TASK GOAL |
From the line with "num_vias = 13500" through the line with "setup_ws_ns = 0.678", inclusive, return each line of the data below exactly and leave the rest out.

GIVEN RECORDS Block Start

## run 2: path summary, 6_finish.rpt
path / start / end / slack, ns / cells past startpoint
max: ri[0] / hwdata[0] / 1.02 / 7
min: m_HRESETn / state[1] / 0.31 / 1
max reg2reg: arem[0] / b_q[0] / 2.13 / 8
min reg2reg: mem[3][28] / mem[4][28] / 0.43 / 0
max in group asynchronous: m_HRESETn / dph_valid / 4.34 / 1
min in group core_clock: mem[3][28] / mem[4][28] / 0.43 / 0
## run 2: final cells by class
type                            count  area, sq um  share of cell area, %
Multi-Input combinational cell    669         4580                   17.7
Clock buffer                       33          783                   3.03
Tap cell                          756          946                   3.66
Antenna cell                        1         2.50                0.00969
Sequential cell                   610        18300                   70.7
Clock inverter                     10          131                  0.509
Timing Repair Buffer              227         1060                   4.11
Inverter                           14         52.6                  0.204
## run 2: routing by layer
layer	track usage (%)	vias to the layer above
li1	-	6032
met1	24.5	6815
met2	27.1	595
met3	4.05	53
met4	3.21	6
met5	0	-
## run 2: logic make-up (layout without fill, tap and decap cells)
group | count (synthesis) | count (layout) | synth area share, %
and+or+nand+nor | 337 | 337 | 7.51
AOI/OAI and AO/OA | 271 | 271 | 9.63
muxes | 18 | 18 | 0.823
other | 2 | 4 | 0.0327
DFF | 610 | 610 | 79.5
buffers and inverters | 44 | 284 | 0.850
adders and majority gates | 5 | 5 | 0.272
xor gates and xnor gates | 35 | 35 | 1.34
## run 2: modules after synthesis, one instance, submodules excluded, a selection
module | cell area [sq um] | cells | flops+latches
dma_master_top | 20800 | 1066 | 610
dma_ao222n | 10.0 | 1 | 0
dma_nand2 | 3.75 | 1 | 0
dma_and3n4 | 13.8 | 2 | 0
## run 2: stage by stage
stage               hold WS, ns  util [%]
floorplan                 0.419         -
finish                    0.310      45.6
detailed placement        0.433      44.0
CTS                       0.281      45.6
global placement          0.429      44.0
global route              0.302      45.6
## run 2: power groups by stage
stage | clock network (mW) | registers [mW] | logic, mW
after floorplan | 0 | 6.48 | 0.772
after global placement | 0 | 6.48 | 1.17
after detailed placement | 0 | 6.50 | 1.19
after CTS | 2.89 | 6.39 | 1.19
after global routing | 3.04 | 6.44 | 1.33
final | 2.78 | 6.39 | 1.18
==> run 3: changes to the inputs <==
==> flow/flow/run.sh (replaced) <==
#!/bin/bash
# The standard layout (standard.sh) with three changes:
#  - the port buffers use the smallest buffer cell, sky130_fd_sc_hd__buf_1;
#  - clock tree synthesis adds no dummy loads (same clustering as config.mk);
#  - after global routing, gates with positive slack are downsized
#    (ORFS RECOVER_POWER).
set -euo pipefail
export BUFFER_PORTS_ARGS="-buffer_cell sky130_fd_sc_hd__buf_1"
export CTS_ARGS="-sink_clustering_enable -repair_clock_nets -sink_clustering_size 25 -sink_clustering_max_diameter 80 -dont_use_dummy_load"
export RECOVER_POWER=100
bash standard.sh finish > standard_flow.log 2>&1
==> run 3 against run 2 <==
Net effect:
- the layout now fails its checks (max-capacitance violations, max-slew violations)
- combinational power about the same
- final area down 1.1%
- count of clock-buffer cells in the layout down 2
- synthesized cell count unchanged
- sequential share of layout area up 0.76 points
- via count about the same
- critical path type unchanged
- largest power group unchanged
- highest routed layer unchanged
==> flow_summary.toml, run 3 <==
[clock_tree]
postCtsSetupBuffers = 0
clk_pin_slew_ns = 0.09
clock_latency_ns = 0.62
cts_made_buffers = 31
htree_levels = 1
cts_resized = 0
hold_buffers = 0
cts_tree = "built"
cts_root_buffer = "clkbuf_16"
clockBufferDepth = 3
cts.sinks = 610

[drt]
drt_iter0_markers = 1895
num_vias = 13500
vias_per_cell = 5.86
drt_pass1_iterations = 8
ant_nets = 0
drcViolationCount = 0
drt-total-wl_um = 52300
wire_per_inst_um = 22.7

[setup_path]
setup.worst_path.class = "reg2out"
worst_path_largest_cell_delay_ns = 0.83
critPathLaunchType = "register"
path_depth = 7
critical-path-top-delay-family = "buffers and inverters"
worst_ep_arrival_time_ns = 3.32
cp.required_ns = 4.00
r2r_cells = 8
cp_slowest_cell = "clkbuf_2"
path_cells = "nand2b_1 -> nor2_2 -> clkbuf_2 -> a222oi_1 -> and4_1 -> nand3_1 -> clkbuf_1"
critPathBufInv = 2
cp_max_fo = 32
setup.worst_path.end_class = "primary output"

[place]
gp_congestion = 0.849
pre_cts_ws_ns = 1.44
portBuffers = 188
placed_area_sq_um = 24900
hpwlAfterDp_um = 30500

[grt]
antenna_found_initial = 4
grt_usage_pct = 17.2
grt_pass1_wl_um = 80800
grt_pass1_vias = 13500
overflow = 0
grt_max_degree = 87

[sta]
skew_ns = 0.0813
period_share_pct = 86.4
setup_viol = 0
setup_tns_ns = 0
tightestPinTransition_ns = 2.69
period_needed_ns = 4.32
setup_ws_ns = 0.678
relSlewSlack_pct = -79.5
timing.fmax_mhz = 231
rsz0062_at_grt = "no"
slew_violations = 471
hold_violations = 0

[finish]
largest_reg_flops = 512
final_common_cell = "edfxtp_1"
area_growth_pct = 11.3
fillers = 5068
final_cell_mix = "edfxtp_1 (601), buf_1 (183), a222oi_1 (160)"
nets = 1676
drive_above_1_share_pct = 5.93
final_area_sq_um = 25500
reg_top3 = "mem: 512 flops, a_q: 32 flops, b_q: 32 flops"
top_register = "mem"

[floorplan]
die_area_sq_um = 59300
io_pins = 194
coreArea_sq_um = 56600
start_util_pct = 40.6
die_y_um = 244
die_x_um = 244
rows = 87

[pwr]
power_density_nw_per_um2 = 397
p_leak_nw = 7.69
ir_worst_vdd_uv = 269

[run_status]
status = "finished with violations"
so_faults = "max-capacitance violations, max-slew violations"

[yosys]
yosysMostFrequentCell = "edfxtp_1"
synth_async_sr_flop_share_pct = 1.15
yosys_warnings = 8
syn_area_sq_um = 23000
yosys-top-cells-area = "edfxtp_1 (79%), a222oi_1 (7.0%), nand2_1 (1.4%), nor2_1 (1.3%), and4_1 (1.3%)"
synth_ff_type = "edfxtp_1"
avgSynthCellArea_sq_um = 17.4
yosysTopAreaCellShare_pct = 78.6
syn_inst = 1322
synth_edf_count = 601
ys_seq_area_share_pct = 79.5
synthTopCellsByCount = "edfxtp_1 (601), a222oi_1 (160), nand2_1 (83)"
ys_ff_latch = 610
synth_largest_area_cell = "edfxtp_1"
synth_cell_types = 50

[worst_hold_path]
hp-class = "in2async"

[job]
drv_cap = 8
Source: an optimization exercise on an open RTL-to-GDS flow (aim: small area). Production flows keep margins and buffers that such runs may drop.
Only simulation tests tie the RTL to the original design; equivalence was not proved.
Power and IR drop assume default switching activity. The clock port is modelled as an ideal driver; clocking choices that lean on that would not hold on a real chip.

// matmul_sequencer
module matmul_sequencer (
  input  logic       clk,
  input  logic       rst,
  input  logic       rx_valid,
  input  logic [7:0] rx_data,
  output logic [7:0] tx_data,
  output logic       tx_valid,
  input  logic       tx_ready,
  output logic       busy,
  output logic       done,
  output logic       err
);
  localparam logic [2:0] HDR   = 3'd0;
  localparam logic [2:0] LDA   = 3'd1;
  localparam logic [2:0] LDB   = 3'd2;
  localparam logic [2:0] FLUSH = 3'd3;
  localparam logic [2:0] CAPA  = 3'd4;
  localparam logic [2:0] CAPB  = 3'd5;
  localparam logic [2:0] MUL   = 3'd6;
  localparam logic [2:0] SEND  = 3'd7;
  logic [2:0]    st_q;
  logic [1:0]    bcnt_q, hcnt_q;
  logic [1:0]    m_q, n_q, p_q;       
  logic [1:0]    i_q, j_q, k_q;
  logic [4:0]    ph_q;                
  logic [4:0]    pslot_q;             
  logic          pend_q;
  logic          done_q, err_q;
  logic [31:0]   x_q, acc_q;
  logic [1023:0] ring_q;
  logic        loading, wdone, dim_ok;
  ...
Settings: LEC_CHECK=0, CAP_MARGIN=20, CORE_MARGIN=2, CORE_UTILIZATION=70, CTS_BUF_LIST=sky130_fd_sc_hd__clkbuf_16, CTS_CLUSTER_DIAMETER=50, CTS_CLUSTER_SIZE=30, PLACE_DENSITY=0.9, SLEW_MARGIN=20; clock period 11.0 ns.
run.sh (not shown) runs the stock make flow with config.mk's settings and CLKGATE_MAP_FILE= SYNTH_SCRIPT=/design/flow/synth_recipe.tcl, a recipe that flattens the netlist after the stock synthesis.
Edit:
Settings changed: CORE_UTILIZATION 70 to 60, CTS_CLUSTER_DIAMETER 50 to 55, CTS_CLUSTER_SIZE 30 to 34, PLACE_DENSITY 0.9 to 0.8.
The changed run passed the timing, DRC and antenna checks.
Power decreases by 1.6%.
Routed wire length decreases by 12%.
Die area increases by 16%.
Via count decreases by 5.2%.
Setup slack loses 0.40 ns.
Global-route usage decreases by 7.7 points.
Maximum frequency decreases by 5.6%.
Non-clock buffer count decreases by 4.
First-iteration DRC count decreases by 21%.
Cell area hardly moves.
Core utilization decreases by 11 points.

GIVEN RECORDS Block End

RESPONSE TO THIS EXERCISE |
num_vias = 13500
vias_per_cell = 5.86
drt_pass1_iterations = 8
ant_nets = 0
drcViolationCount = 0
drt-total-wl_um = 52300
wire_per_inst_um = 22.7

[setup_path]
setup.worst_path.class = "reg2out"
worst_path_largest_cell_delay_ns = 0.83
critPathLaunchType = "register"
path_depth = 7
critical-path-top-delay-family = "buffers and inverters"
worst_ep_arrival_time_ns = 3.32
cp.required_ns = 4.00
r2r_cells = 8
cp_slowest_cell = "clkbuf_2"
path_cells = "nand2b_1 -> nor2_2 -> clkbuf_2 -> a222oi_1 -> and4_1 -> nand3_1 -> clkbuf_1"
critPathBufInv = 2
cp_max_fo = 32
setup.worst_path.end_class = "primary output"

[place]
gp_congestion = 0.849
pre_cts_ws_ns = 1.44
portBuffers = 188
placed_area_sq_um = 24900
hpwlAfterDp_um = 30500

[grt]
antenna_found_initial = 4
grt_usage_pct = 17.2
grt_pass1_wl_um = 80800
grt_pass1_vias = 13500
overflow = 0
grt_max_degree = 87

[sta]
skew_ns = 0.0813
period_share_pct = 86.4
setup_viol = 0
setup_tns_ns = 0
tightestPinTransition_ns = 2.69
period_needed_ns = 4.32
setup_ws_ns = 0.678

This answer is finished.